# 25hp johnson runs in reverse & neutral, bogs down in forward



## jig master (Apr 18, 2011)

I just bought a 14' alumacraft MV Jon with an early 80s 25hp pull start johnson. The motor starts fine, and works great in reverse and neutral. It will putz around fine in forward, but once you crack it open to get on pad the motor will bog down after about three seconds and if you don't pull back on the throttle it will kill the engine. It will start right up again, but the same problem is always replicated. I had a buddy who's a small engine mechanic clean the carb and it looked good. We pulled the plugs and tested compression and everything was ok. Anyone have any idea what could cause this? :roll: 

thanks in advance

Marty


----------



## Troutman3000 (Apr 18, 2011)

Does it have the adjustable carb adjuster on the front. It could be running to lean or rich under load.


----------



## linehand (Apr 18, 2011)

I'd bet a cold beer that one of your float needles is sticking. Pull carbs or carb. Remove bowl, see if you can get needle to stick by rolling carb around. I have had this happen to me. Carbs look good but one needle hangs closed or mostly closed. Enough to fill bowl runs fine at low power but can't keep up under power and drains bowl (bog) couple seconds and will refill bowl.


----------



## Whoopbass (Apr 18, 2011)

Might only be getting spark to one cylinder. Get a spark tester and test em out.
When you "crack open the throttle" choke it and see if that keeps it from stalling out.

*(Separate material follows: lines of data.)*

## src/rtl/movz_seq_encoder_pkg.sv

```systemverilog
// movz_seq_encoder_pkg: LEGv8 opcodes, field positions and FSM states for the constant encoder
package movz_seq_encoder_pkg;
  localparam logic [9:0] ADDI_OP = 10'b1001000100;
  localparam logic [8:0] MOVZ_OP = 9'b110100101;
  localparam logic [8:0] MOVK_OP = 9'b111100101;
  localparam int ADDI_OPC_LSB = 22;
  localparam int MOV_OPC_LSB = 23;
  localparam int HW_LSB = 21;
  localparam int IMM12_LSB = 10;
  localparam int IMM16_LSB = 5;
  localparam int RN_LSB = 5;
  localparam logic [4:0] XZR = 5'd31;
  localparam int IMM12_MAX = 4095;
  typedef enum logic {IDLE, EMIT} state_t;
  function automatic logic [31:0] enc_mov(input logic [8:0] op, input logic [1:0] hw,
                                          input logic [15:0] imm, input logic [4:0] rd);
    return (32'(op) << MOV_OPC_LSB) | (32'(hw) << HW_LSB) | (32'(imm) << IMM16_LSB) | 32'(rd);
  endfunction
  function automatic logic [31:0] enc_addi(input logic [11:0] imm, input logic [4:0] rd);
    return (32'(ADDI_OP) << ADDI_OPC_LSB) | (32'(imm) << IMM12_LSB) | (32'(XZR) << RN_LSB) | 32'(rd);
  endfunction
endpackage

```

## src/rtl/movz_seq_encoder_hw_pick.sv

```systemverilog
// hw_pick: lowest-set-bit picker over the 4-bit nonzero-halfword mask
module hw_pick (
  input  logic [3:0] mask,
  output logic [1:0] idx,
  output logic       found
);
  always_comb begin
    found = |mask;
    idx = mask[0] ? 2'd0 : mask[1] ? 2'd1 : mask[2] ? 2'd2 : mask[3] ? 2'd3 : 2'd0;
  end
endmodule

```

## src/rtl/movz_seq_encoder.sv

```systemverilog
// movz_seq_encoder: emits the ADDI or MOVZ/MOVK sequence that loads a 64-bit constant into Rd
module movz_seq_encoder
  import movz_seq_encoder_pkg::*;
#(
  parameter int USE_ADDI = 1
) (
  input  logic        CLK,
  input  logic        resetl,
  input  logic        in_valid,
  output logic        in_ready,
  input  logic [63:0] Value,
  input  logic [4:0]  Rd,
  output logic        out_valid,
  input  logic        out_ready,
  output logic [31:0] Instr,
  output logic        out_last,
  output logic        busy
);
  state_t state, state_nx;
  logic [63:0] val, src_val;
  logic [4:0] rd, src_rd;
  logic [3:0] mask, pick_mask, rem;
  logic [1:0] idx;
  logic found, accept, advance, use_addi;
  logic [15:0] imm;
  logic [31:0] word;
  hw_pick u_pick (.mask(pick_mask), .idx(idx), .found(found));
  // In IDLE the picker looks at the incoming request; in EMIT at the remaining latched mask
  always_comb begin
    in_ready = state == IDLE;
    out_valid = state == EMIT;
    busy = out_valid;
    accept = in_valid & in_ready;
    advance = out_valid & out_ready & ~out_last;
    src_val = in_ready ? Value : val;
    src_rd = in_ready ? Rd : rd;
    pick_mask = in_ready ? {|Value[63:48], |Value[47:32], |Value[31:16], |Value[15:0]} : mask;
    rem = pick_mask & ~(4'b0001 << idx);
    imm = found ? src_val[{idx, 4'd0} +: 16] : 16'd0;
    use_addi = (USE_ADDI != 0) & in_ready & (Value <= 64'(IMM12_MAX));
    word = use_addi ? enc_addi(Value[11:0], src_rd) : enc_mov(in_ready ? MOVZ_OP : MOVK_OP, idx, imm, src_rd);
    state_nx = accept ? EMIT : (out_valid & out_ready & out_last) ? IDLE : state;
  end
  always_ff @(posedge CLK or negedge resetl)
    if (!resetl) state <= IDLE;
    else state <= state_nx;
  always_ff @(posedge CLK or negedge resetl)
    if (!resetl) begin
      val <= '0;
      rd <= '0;
      mask <= '0;
      Instr <= '0;
      out_last <= 1'b0;
    end else begin
      if (accept) begin
        val <= Value;
        rd <= Rd;
      end
      if (accept | advance) begin
        Instr <= word;
        out_last <= use_addi | (rem == 4'd0);
        mask <= rem;
      end
    end
endmodule

```

## config.mk

```make
export PLATFORM = sky130hd
export DESIGN_NAME = movz_seq_encoder
export DESIGN_NICKNAME = d
export VERILOG_FILES = /design/src/rtl/movz_seq_encoder_pkg.sv /design/src/rtl/movz_seq_encoder_hw_pick.sv /design/src/rtl/movz_seq_encoder.sv
export SDC_FILE = /design/constraint.sdc
export NUM_CORES = 1
export LEC_CHECK = 0
export CAP_MARGIN = 20
export CORE_MARGIN = 1.5
export CORE_UTILIZATION = 30
export DETAILED_ROUTE_END_ITERATION = 10
export HOLD_SLACK_MARGIN = 0.06
export PLACE_DENSITY = 0.5
export SYNTH_ARGS = -nofsm -noshare
export SYNTH_HDL_FRONTEND = slang
export SYNTH_SLANG_ARGS = --single-unit
```

## constraint.sdc

```tcl
create_clock -name CLK -period 6.4 [get_ports CLK]
set_input_delay 0.96 -clock CLK [delete_from_list [all_inputs] [get_ports CLK]]
set_output_delay 0.96 -clock CLK [all_outputs]
set_load 0.01 [all_outputs]
```

==> results of run 1 <==
## registers in the layout, summed over array words and instances (netlist names)
signal and flops:
val 64, Instr 27, rd 5, mask 4, busy 1, out_last 1
## final timing paths
kind / startpoint / to / slack (ns)
max in group asynchronous: resetl / val[32] / 4.54
max: Value[40] / Instr[20] / 2.35
max reg2reg: busy / Instr[20] / 3.07
min reg2reg: Instr[24] / Instr[24] / 0.49
min in group asynchronous: resetl / rd[4] / 0.66
min: Instr[24] / Instr[24] / 0.49
## metal layers
metal | part of all wire [%] | wire [microns] | vias to the layer above | GRT usage [%]
met5 | 0 | 0 | - | 0
met4 | 2.2 | 350 | 0 | 7.21
met3 | 4.3 | 674 | 18 | 2.24
met2 | 46 | 7260 | 126 | 26.9
met1 | 48 | 7560 | 2071 | 25.0
li1 | - | - | 1906 | -
## kinds of logic after synthesis
group / Yosys count
other cells: 1
buf+inv: 38
mux: 109
compound gates: 115
flops: 102
simple gates: 87
fa+ha+maj: 1
## through the flow
| step | worst slack [ns] | utilization [%] | cell area, sq um | power (mW) | instances |
|---|---|---|---|---|---|
| after floorplan | 3.57 | - | 5320 | 2.22 | 454 |
| after global placement | 1.97 | 37.9 | 6550 | 2.80 | 756 |
| after detailed placement | 2.01 | 37.9 | 6550 | 2.82 | 756 |
| after CTS | 2.39 | 39.4 | 6820 | 3.35 | 771 |
| after global routing | 2.16 | 39.4 | 6820 | 3.53 | 771 |
| final | 2.35 | 39.4 | 6820 | 3.33 | 771 |
## cell type report
| class | count | area share, % |
|---|---|---|
| Timing Repair Buffer | 112 | 16.2 |
| Inverter | 3 | 0.165 |
| Clock buffer | 14 | 3.87 |
| Clock inverter | 1 | 0.0734 |
| Multi-Input combinational cell | 314 | 38.1 |
| Tap cell | 225 | 4.13 |
| Sequential cell | 102 | 37.5 |
## synth_stat cells, types with 3 or more instances
cell type / n
a211oi_1: 17
a21o_1: 4
a21oi_1: 10
a221o_1: 5
a221oi_1: 5
a2bb2oi_1: 5
a31oi_1: 9
and3_1: 7
buf_1: 6
buf_2: 3
buf_4: 7
clkbuf_1: 18
dfrtp_1: 102
mux2_2: 86
mux2i_1: 23
nand2_1: 24
nand3_1: 9
nor2_1: 14
nor2b_1: 8
nor4_1: 10
o211ai_1: 5
o211ai_2: 3
o21ai_0: 7
o22ai_1: 24
o31ai_2: 7
or4_4: 3
## worst max-delay path: cells and delay by family
family / cells / cell delay (ns)
AOI/OAI and AO/OA: 2 / 0.83
buffers and inverters: 1 / 0.46
and+or+nand+nor: 4 / 2.00
## report_power, final
group          leakage, nW  total, mW  internal [mW]  switching [mW]
Sequential            1.22       1.12          0.959           0.162
Combinational         1.42       1.69          0.800           0.892
Clock                0.133      0.515          0.283           0.232
==> reports/qor.txt, run 1 <==
status -> completed
Yosys cell types -> 52
Port Buf Inserts -> 106
routed wire length -> 15900 microns
GRT Util Overall -> 17.6%
ranking of synthesized cells by area -> dfrtp_1 (48%), mux2_2 (18%), mux2i_1 (4.3%), o22ai_1 (2.8%), a211oi_1 (2.4%)
CP max FO -> 14
Mapped Cells -> 453
min cycle time layout -> 4.05 ns
area grow syn2layout -> 28.1%
CP cell instances -> clkdlybuf4s50_1 -> or4_4 -> nor4_4 -> nand2_1 -> nor3_2 -> a211o_1 -> o221ai_1
Max Slew Vio Count -> 0
compound-cell area share of the yosys netlist -> 16.8%
post-synthesis simple-gate area fraction -> 9.13%
fraction of layout cells with a size suffix above 1 -> 23.4%
Routability Congestion -> 0.866
register area -> 0.00255 sq mm
Die Span Y -> 136 microns
DRT antenna net count -> 0
maximum clock rate -> 247 MHz
DRC viols -> 0
Setup violations, final -> 0
Syn Area/Cell -> 11.7 sq um
post-synth design cell area -> 0.00532 sq mm
post-CTS resize count -> 0
largest net degree at the start of global routing -> 79
post-CTS setup buffers -> 0
mux contribution to synthesized area -> 22.5%
Critical Path AT -> 4.25 ns
most frequent cells in the layout -> clkdlybuf4s50_1 (105), dfrtp_1 (101), mux2_2 (86)
initial core utilization -> 30.8%
type of origin of the critical path -> input port
via count -> 4121
clock sinks -> 102
post-synthesis xor/xnor area fraction -> 0%
Synth Register Bits -> 102
Clk pin slew, worst setup/hold paths -> 0.07 ns
Synth async-reset ratio -> 100%
cell taking the most area after synthesis -> dfrtp_1
chip width -> 136 microns
leak pwr -> 2.77 nW
largest family of logic cells by synthesized area -> multiplexers
Top FF cell, synth -> dfrtp_1
Worst Tran Pin Value -> 1.10 ns
Yosys warning count -> 0
via/cell ratio -> 5.35
worst min path class -> reg -> reg
top cell type's share of synthesized area -> 48.0%
gr ovfl total -> 0
Avg WL per Cell -> 20.6 microns
Fillers -> 1706
vias in the first global route -> 4100
R2R depth -> 7
Core Rows -> 48
clk_lat worst skew -> 0.35 ns
clk root buf -> clkbuf_16
Critical Path Sink Type -> flop
htree depth -> 3
hold path cells -> 1
RSZ-0062 raised after global routing -> false
drt first pass iters -> 4
placed wire-length estimate -> 11600 microns
Final Hold Fails -> 0
final worst-path cycle share -> 63.3%
final net count -> 615
Inserted Diodes -> 0
CTS tree -> built
peak supply drop -> 0.000198 V
CP max stage cell -> nor3_2
Max Cap Viol -> 0
Multi-input gate area -> 0.00260 sq mm
CTS Buf Count -> 9
hold slack -> 0.486 ns
critical path's largest stage delay -> 0.85 ns
post-synthesis sequential area ratio -> 48.0%
Synth Area in Adders -> 0.188%
CTS Hold Bufs -> 0
Longest Clk Path Bufs -> 2
first-iteration detailed-routing DRC count -> 260
clk_skew -> 0.00845 ns
first-pass GRT wire length -> 24200 microns
critical path class -> in -> reg
IO Pins -> 109
setup TNS -> 0 ns
Critical Path RT -> 6.60 ns
Post-synth EDFFs -> 0
Placeable Area -> 0.0173 sq mm
most common cell after layout, fill and taps aside -> clkdlybuf4s50_1
die area -> 0.0185 sq mm
initial antenna violation count -> 0
P per Cell Area -> 488 mW/mm^2
Slew HR -> 26.7%
(Power assumes the default switching activity.)
==> run 2, diff against run 1 <==
==> constraint.sdc (replaced) <==
create_clock -name CLK -period 3.78 [get_ports CLK]
set_input_delay 0.567 -clock CLK [delete_from_list [all_inputs] [get_ports CLK]]
set_output_delay 0.567 -clock CLK [all_outputs]
set_load 0.01 [all_outputs]
==> run 2 against run 1 <==
Hold slack got worse by 0.36 ns; via count rose by 0.19%; die area did not move; power up 72%; combinational power is 70% higher; wire length rose by 1.5%; sequential power is 74% higher; first-iteration DRC count decreased by 15%; critical path type unchanged; critical endpoint is now Instr[10]; largest cell class unchanged.
==> reports/qor.txt, run 2 (same netlist as run 1, synthesis figures left out) <==
status -> completed
die area -> 0.0185 sq mm (unchanged)
Port Buf Inserts -> 106 (unchanged)
leak pwr -> 2.83 nW (+1.9%)
routed wire length -> 16100 microns (+1.5%)
post-CTS setup buffers -> 0 (unchanged)
DRT antenna net count -> 0 (unchanged)
maximum clock rate -> 329 MHz
area grow syn2layout -> 29.9%
clk_skew -> 0.00639 ns (-0.00205 ns)
clock sinks -> 102 (unchanged)
peak supply drop -> 0.000305 V (+54%)
top flop regs -> val (64), Instr (27), rd (5)
critical path class -> in -> reg
first-iteration detailed-routing DRC count -> 220 (-15%)
RSZ-0062 raised after global routing -> false
type of origin of the critical path -> input port
GRT Util Overall -> 18.4% (+0.81 points)
P per Cell Area -> 831 mW/mm^2 (+70%)
critical path's largest stage delay -> 0.64 ns (-0.21 ns)
clock network power share -> 16.0% (+0.5 points)
Core Rows -> 48 (unchanged)
Slew HR -> 34.4% (+7.7 points)
DRC viols -> 0 (unchanged)
Setup violations, final -> 0 (unchanged)
Sw Pwr -> 2.20 mW (+71%)
Inserted Diodes -> 0 (unchanged)
Worst Tran Pin Value -> 0.984 ns (-0.111 ns)
CP most frequent cell -> o22ai_1
final worst-path cycle share -> 80.4%
CTS tree -> built
initial core utilization -> 30.8% (unchanged)
first-pass GRT wire length -> 25200 microns (+4.1%)
setup TNS -> 0 ns (unchanged)
final net count -> 624 (+1.5%)
max FFs per register -> 64 (unchanged)
drt first pass iters -> 4 (unchanged)
fraction of layout cells with a size suffix above 1 -> 24.8% (+1.4 points)
Die Span Y -> 136 microns (unchanged)
flop2flop setup slack -> 1.13 ns (-1.94 ns)
placed wire-length estimate -> 11800 microns (+2.4%)
clk root buf -> clkbuf_16
gr ovfl total -> 0 (unchanged)
htree depth -> 3 (unchanged)
worst setup path endpoint -> Instr[10]
Clk pin slew, worst setup/hold paths -> 0.07 ns (about the same)
Placeable Area -> 0.0173 sq mm (unchanged)
via count -> 4129 (+0.19%)
Final Hold Fails -> 0 (unchanged)
Setup crit start -> Value[40]
Fillers -> 1680 (-1.5%)
most common cell after layout, fill and taps aside -> clkdlybuf4s50_1
Seq pwr share -> 33.9% (+0.2 points)
Critical Path RT -> 4.05 ns (-2.55 ns)
CP max stage cell -> o41ai_4
Max Cap Viol -> 0 (unchanged)
via/cell ratio -> 5.29 (-1.1%)
CP cell instances -> clkdlybuf4s50_1 -> or4_4 -> o41ai_4 -> o22ai_1 -> a211oi_1 -> o22ai_1 -> o211ai_2
post-CTS resize count -> 0 (unchanged)
chip width -> 136 microns (unchanged)
Largest Register -> val
combinational share of power -> 50.0% (-0.8 points)
min cycle time layout -> 3.04 ns
Longest Clk Path Bufs -> 2 (unchanged)
IO Pins -> 109 (unchanged)
Max Slew Vio Count -> 0 (unchanged)
CTS Hold Bufs -> 0 (unchanged)
worst r2r src -> busy
most frequent cells in the layout -> clkdlybuf4s50_1 (105), dfrtp_1 (101), mux2_2 (86)
RR Endpoint -> Instr[17]
R2R depth -> 7 (unchanged)
Avg WL per Cell -> 20.6 microns (+0.19%)
largest net degree at the start of global routing -> 79 (unchanged)
Int Pwr -> 3.54 mW (+73%)
Critical Path Sink Type -> flop
worst min path class -> in -> async
CTS Buf Count -> 9 (unchanged)
switching share of power -> 38.4% (-0.28 points)
CP max FO -> 10 (-4)
hold slack -> 0.124 ns (-0.362 ns)
vias in the first global route -> 4170 (+1.7%)
initial antenna violation count -> 0 (unchanged)
Critical Path AT -> 3.31 ns (-0.94 ns)
Routability Congestion -> 0.885 (+2.1%)
clk_lat worst skew -> 0.35 ns (about the same)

If so then you probably have a fuel issue.


----------



## crazymanme2 (Apr 18, 2011)

+2 on the fuel issue.Try pumping your primer ball when in forward.


----------



## LeviStevenson (Apr 18, 2011)

My bet is the power pack...probably only running on one cylinder. Mine did that and choking helped a little but teplaced the power pack and had a new feeling motor. Check your spark first...its easier than taking off the carb.


----------



## linehand (Apr 18, 2011)

However you want to go about it. Sure sounds like fuel. Not that it can't be electrical. Depending on how the fuel lines are ran to the carbs. If you can isolate them blow in fuel line w mouth with empty bowls should flow free.


----------



## jig master (Apr 19, 2011)

In the original post I said that a buddy had already taken off the carb and cleaned it. Didn't look that bad. After reading the first few posts I took the boat out again this after noon after dumping a bottle of seafoam in the fuel tank for the heck of it. The engine again bogged down and would kill when I had it in forward and gave it WOT. I then restarted the engine and tried pumping the bulb while going WOT. This definitely helped and I was able to get the boat up on plane, although it started to bog again and I could not maintain WOT. The bulb pumping helped, so that seems like a fuel issue. One buddy said he thought the fuel pump was suspect. Another one thought it might be the stator. I am bringing it to an outboard mechanic tomorrow, but if I can't get it fixed for $100 or less I am going to sell the motor as is to a shop. I have a new 25hp yam 2 stroke that I am going to be putting on the boat either way. (well it's a 2009 yam)


----------



## kybluesnbass (Apr 19, 2011)

I would say fuel pump. The fuel pump diaphragm is either rotten or streched out there cheep to fix.


----------



## linehand (Apr 19, 2011)

Those old rubber tipped needles are prone to sticking. Cheap to replace. They can look fine and cause headaches.


----------



## Pappy (Apr 19, 2011)

Source a fuel pump kit and rebuild the fuel pump. Your pumping the bulb takes the place of the fuel pump and supplies the fuel where the fuel pump may not be able to. Now, depending on the failure inside the pump, you may have to disassemble the carb again and clean out the bowl, jet, and idle pick-up tube. Alcohol extended gasolines will dissolve some of the gasket material in the pumps and guess where that goes......right into the carb. The worst material in the pump is the reddish gasket material, visible from the outside. Not all pumps were manufactured with this material. Regardless of what material is visible, rebuild the pump.


----------



## RBuffordTJ (Apr 19, 2011)

Fuel pump diaphram is busted....I would bet 2 cents on it lol...yeah I'm cheap.

Bufford


----------



## LeviStevenson (Apr 19, 2011)

Ok well I recant the powerpack solution...but would check the spark for poops and heehaws.
Could be as simple as an air leak in the line from the tank fitting or the motor fuel line fitting. Hope things work out. If the shop doesn't give you what you think is fair lemme know...I'm always in the market for an easy fixin motor.


----------



## linehand (Apr 20, 2011)

Let us know what you find. Fuel pump diaphragm sure won't hurt to replace. Kind of difficult to troubleshoot from behind a desk but if it still has the same symptoms change the needles and seats.


----------